--- config.mk ---
export PLATFORM = sky130hd
export DESIGN_NAME = oclib_drp_arbiter
export DESIGN_NICKNAME = d
export VERILOG_FILES = /design/src/rtl/oclib_drp_arbiter.sv
export SDC_FILE = /design/constraint.sdc
export NUM_CORES = 1
export LEC_CHECK = 0
export CAP_MARGIN = 20
export CORE_ASPECT_RATIO = 1.5
export CORE_UTILIZATION = 50
export DETAILED_ROUTE_END_ITERATION = 6
export GPL_TIMING_DRIVEN = 0
export PLACE_DENSITY = 0.8
export SYNTH_ARGS = -nofsm -noshare
export SYNTH_HDL_FRONTEND = slang
export SYNTH_SLANG_ARGS = --single-unit
--- constraint.sdc ---
create_clock -name clock -period 2.21 [get_ports clock]
set_clock_uncertainty 0.2 [all_clocks]
set_input_delay 0.442 -clock clock [delete_from_list [all_inputs] [get_ports clock]]
set_output_delay 0.442 -clock clock [all_outputs]
set_load 0.05 [all_outputs]
--- src/rtl/oclib_drp_arbiter.sv ---
// Round-robin arbiter sharing one DRP slave port between several DRP masters.
// Requests are latched, granted one at a time, and the response is routed back.
package oclib_pkg;
    typedef struct packed {
        logic        enable;
        logic        write;
        logic [15:0] address;
        logic [15:0] wdata;
    } drp_s;

    typedef struct packed {
        logic        ready;
        logic [15:0] rdata;
    } drp_fb_s;
endpackage

module oclib_drp_arbiter #(
    parameter int  Requesters    = 2,
    parameter int  TimeoutCycles = 1024,
    parameter type DrpType       = oclib_pkg::drp_s,
    parameter type DrpFbType     = oclib_pkg::drp_fb_s
) (
    input  logic     clock,
    input  logic     resetN,
    input  DrpType   drpIn   [Requesters],
    output DrpFbType drpInFb [Requesters],
    output DrpType   drp,
    input  DrpFbType drpFb,
    output logic     timeoutError
);
    localparam int IdxW = (Requesters > 1) ? $clog2(Requesters) : 1;
    localparam int CntW = (TimeoutCycles > 1) ? $clog2(TimeoutCycles) : 1;
    localparam logic [CntW-1:0] CntLast = CntW'((TimeoutCycles > 0) ? TimeoutCycles - 1 : 0);
    localparam logic [IdxW-1:0] LastIdx = IdxW'(Requesters - 1);

    typedef enum logic {StIdle, StWait} state_e;

    state_e                state;
    state_e                stateNext;
    logic [Requesters-1:0] pending;
    DrpType                latched [Requesters];
    logic [IdxW-1:0]       lastGrant;
    logic [IdxW-1:0]       grant;
    logic [IdxW-1:0]       pick;
    logic [IdxW-1:0]       cand;
    logic                  pickValid;
    logic [CntW-1:0]       count;
    logic                  doGrant;
    logic                  doComplete;
    logic                  doTimeout;

    // Nearest pending requester after lastGrant wins; descending scan lets the closest overwrite.
    always_comb begin
        pick      = lastGrant;
        pickValid = 1'b0;
        cand      = '0;
        for (int off = Requesters; off >= 1; off--) begin
            cand = IdxW'((int'(lastGrant) + off) % Requesters);
            if (pending[cand]) begin
                pick      = cand;
                pickValid = 1'b1;
            end
        end
    end

    always_comb begin
        stateNext  = state;
        doGrant    = 1'b0;
        doComplete = 1'b0;
        doTimeout  = 1'b0;
        case (state)
            StIdle: begin
                if (pickValid) begin
                    doGrant   = 1'b1;
                    stateNext = StWait;
                end
            end
            StWait: begin
                if (drpFb.ready) begin
                    doComplete = 1'b1;
                    stateNext  = StIdle;
                end else if ((TimeoutCycles != 0) && (count == CntLast)) begin
                    doTimeout = 1'b1;
                    stateNext = StIdle;
                end
            end
            default: stateNext = StIdle;
        endcase
    end

    always_ff @(posedge clock or negedge resetN) begin
        if (!resetN) begin
            state <= StIdle;
        end else begin
            state <= stateNext;
        end
    end

    always_ff @(posedge clock or negedge resetN) begin
        if (!resetN) begin
            pending      <= '0;
            lastGrant    <= LastIdx;
            grant        <= '0;
            count        <= '0;
            drp          <= '0;
            timeoutError <= 1'b0;
            for (int i = 0; i < Requesters; i++) begin
                drpInFb[i] <= '0;
                latched[i] <= '0;
            end
        end else begin
            drp.enable <= 1'b0;
            drp.write  <= 1'b0;
            // A repeat enable while still pending is dropped so the latched request is never overwritten.
            for (int i = 0; i < Requesters; i++) begin
                drpInFb[i].ready <= 1'b0;
                if (drpIn[i].enable && !pending[i]) begin
                    pending[i] <= 1'b1;
                    latched[i] <= drpIn[i];
                end
            end
            if (doGrant) begin
                drp        <= latched[pick];
                drp.enable <= 1'b1;
                grant      <= pick;
                count      <= '0;
            end else if (state == StWait) begin
                count <= count + 1'b1;
            end
            if (doComplete || doTimeout) begin
                pending[grant]       <= 1'b0;
                lastGrant            <= grant;
                drpInFb[grant].ready <= 1'b1;
                drpInFb[grant].rdata <= doTimeout ? '1 : (latched[grant].write ? '0 : drpFb.rdata);
            end
            if (doTimeout) begin
                timeoutError <= 1'b1;
            end
        end
    end
endmodule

TASK DETAILS →
Copy the whole listing out exactly, so that every line matches what is above.

YOUR SOLUTION →
--- config.mk ---
export PLATFORM = sky130hd
export DESIGN_NAME = oclib_drp_arbiter
export DESIGN_NICKNAME = d
export VERILOG_FILES = /design/src/rtl/oclib_drp_arbiter.sv
export SDC_FILE = /design/constraint.sdc
export NUM_CORES = 1
export LEC_CHECK = 0
export CAP_MARGIN = 20
export CORE_ASPECT_RATIO = 1.5
export CORE_UTILIZATION = 50
export DETAILED_ROUTE_END_ITERATION = 6
export GPL_TIMING_DRIVEN = 0
export PLACE_DENSITY = 0.8
export SYNTH_ARGS = -nofsm -noshare
export SYNTH_HDL_FRONTEND = slang
export SYNTH_SLANG_ARGS = --single-unit
--- constraint.sdc ---
create_clock -name clock -period 2.21 [get_ports clock]
set_clock_uncertainty 0.2 [all_clocks]
set_input_delay 0.442 -clock clock [delete_from_list [all_inputs] [get_ports clock]]
set_output_delay 0.442 -clock clock [all_outputs]
set_load 0.05 [all_outputs]
--- src/rtl/oclib_drp_arbiter.sv ---
// Round-robin arbiter sharing one DRP slave port between several DRP masters.
// Requests are latched, granted one at a time, and the response is routed back.
package oclib_pkg;
    typedef struct packed {
        logic        enable;
        logic        write;
        logic [15:0] address;
        logic [15:0] wdata;
    } drp_s;

    typedef struct packed {
        logic        ready;
        logic [15:0] rdata;
    } drp_fb_s;
endpackage

module oclib_drp_arbiter #(
    parameter int  Requesters    = 2,
    parameter int  TimeoutCycles = 1024,
    parameter type DrpType       = oclib_pkg::drp_s,
    parameter type DrpFbType     = oclib_pkg::drp_fb_s
) (
    input  logic     clock,
    input  logic     resetN,
    input  DrpType   drpIn   [Requesters],
    output DrpFbType drpInFb [Requesters],
    output DrpType   drp,
    input  DrpFbType drpFb,
    output logic     timeoutError
);
    localparam int IdxW = (Requesters > 1) ? $clog2(Requesters) : 1;
    localparam int CntW = (TimeoutCycles > 1) ? $clog2(TimeoutCycles) : 1;
    localparam logic [CntW-1:0] CntLast = CntW'((TimeoutCycles > 0) ? TimeoutCycles - 1 : 0);
    localparam logic [IdxW-1:0] LastIdx = IdxW'(Requesters - 1);

    typedef enum logic {StIdle, StWait} state_e;

    state_e                state;
    state_e                stateNext;
    logic [Requesters-1:0] pending;
    DrpType                latched [Requesters];
    logic [IdxW-1:0]       lastGrant;
    logic [IdxW-1:0]       grant;
    logic [IdxW-1:0]       pick;
    logic [IdxW-1:0]       cand;
    logic                  pickValid;
    logic [CntW-1:0]       count;
    logic                  doGrant;
    logic                  doComplete;
    logic                  doTimeout;

    // Nearest pending requester after lastGrant wins; descending scan lets the closest overwrite.
    always_comb begin
        pick      = lastGrant;
        pickValid = 1'b0;
        cand      = '0;
        for (int off = Requesters; off >= 1; off--) begin
            cand = IdxW'((int'(lastGrant) + off) % Requesters);
            if (pending[cand]) begin
                pick      = cand;
                pickValid = 1'b1;
            end
        end
    end

    always_comb begin
        stateNext  = state;
        doGrant    = 1'b0;
        doComplete = 1'b0;
        doTimeout  = 1'b0;
        case (state)
            StIdle: begin
                if (pickValid) begin
                    doGrant   = 1'b1;
                    stateNext = StWait;
                end
            end
            StWait: begin
                if (drpFb.ready) begin
                    doComplete = 1'b1;
                    stateNext  = StIdle;
                end else if ((TimeoutCycles != 0) && (count == CntLast)) begin
                    doTimeout = 1'b1;
                    stateNext = StIdle;
                end
            end
            default: stateNext = StIdle;
        endcase
    end

    always_ff @(posedge clock or negedge resetN) begin
        if (!resetN) begin
            state <= StIdle;
        end else begin
            state <= stateNext;
        end
    end

    always_ff @(posedge clock or negedge resetN) begin
        if (!resetN) begin
            pending      <= '0;
            lastGrant    <= LastIdx;
            grant        <= '0;
            count        <= '0;
            drp          <= '0;
            timeoutError <= 1'b0;
            for (int i = 0; i < Requesters; i++) begin
                drpInFb[i] <= '0;
                latched[i] <= '0;
            end
        end else begin
            drp.enable <= 1'b0;
            drp.write  <= 1'b0;
            // A repeat enable while still pending is dropped so the latched request is never overwritten.
            for (int i = 0; i < Requesters; i++) begin
                drpInFb[i].ready <= 1'b0;
                if (drpIn[i].enable && !pending[i]) begin
                    pending[i] <= 1'b1;
                    latched[i] <= drpIn[i];
                end
            end
            if (doGrant) begin
                drp        <= latched[pick];
                drp.enable <= 1'b1;
                grant      <= pick;
                count      <= '0;
            end else if (state == StWait) begin
                count <= count + 1'b1;
            end
            if (doComplete || doTimeout) begin
                pending[grant]       <= 1'b0;
                lastGrant            <= grant;
                drpInFb[grant].ready <= 1'b1;
                drpInFb[grant].rdata <= doTimeout ? '1 : (latched[grant].write ? '0 : drpFb.rdata);
            end
            if (doTimeout) begin
                timeoutError <= 1'b1;
            end
        end
    end
endmodule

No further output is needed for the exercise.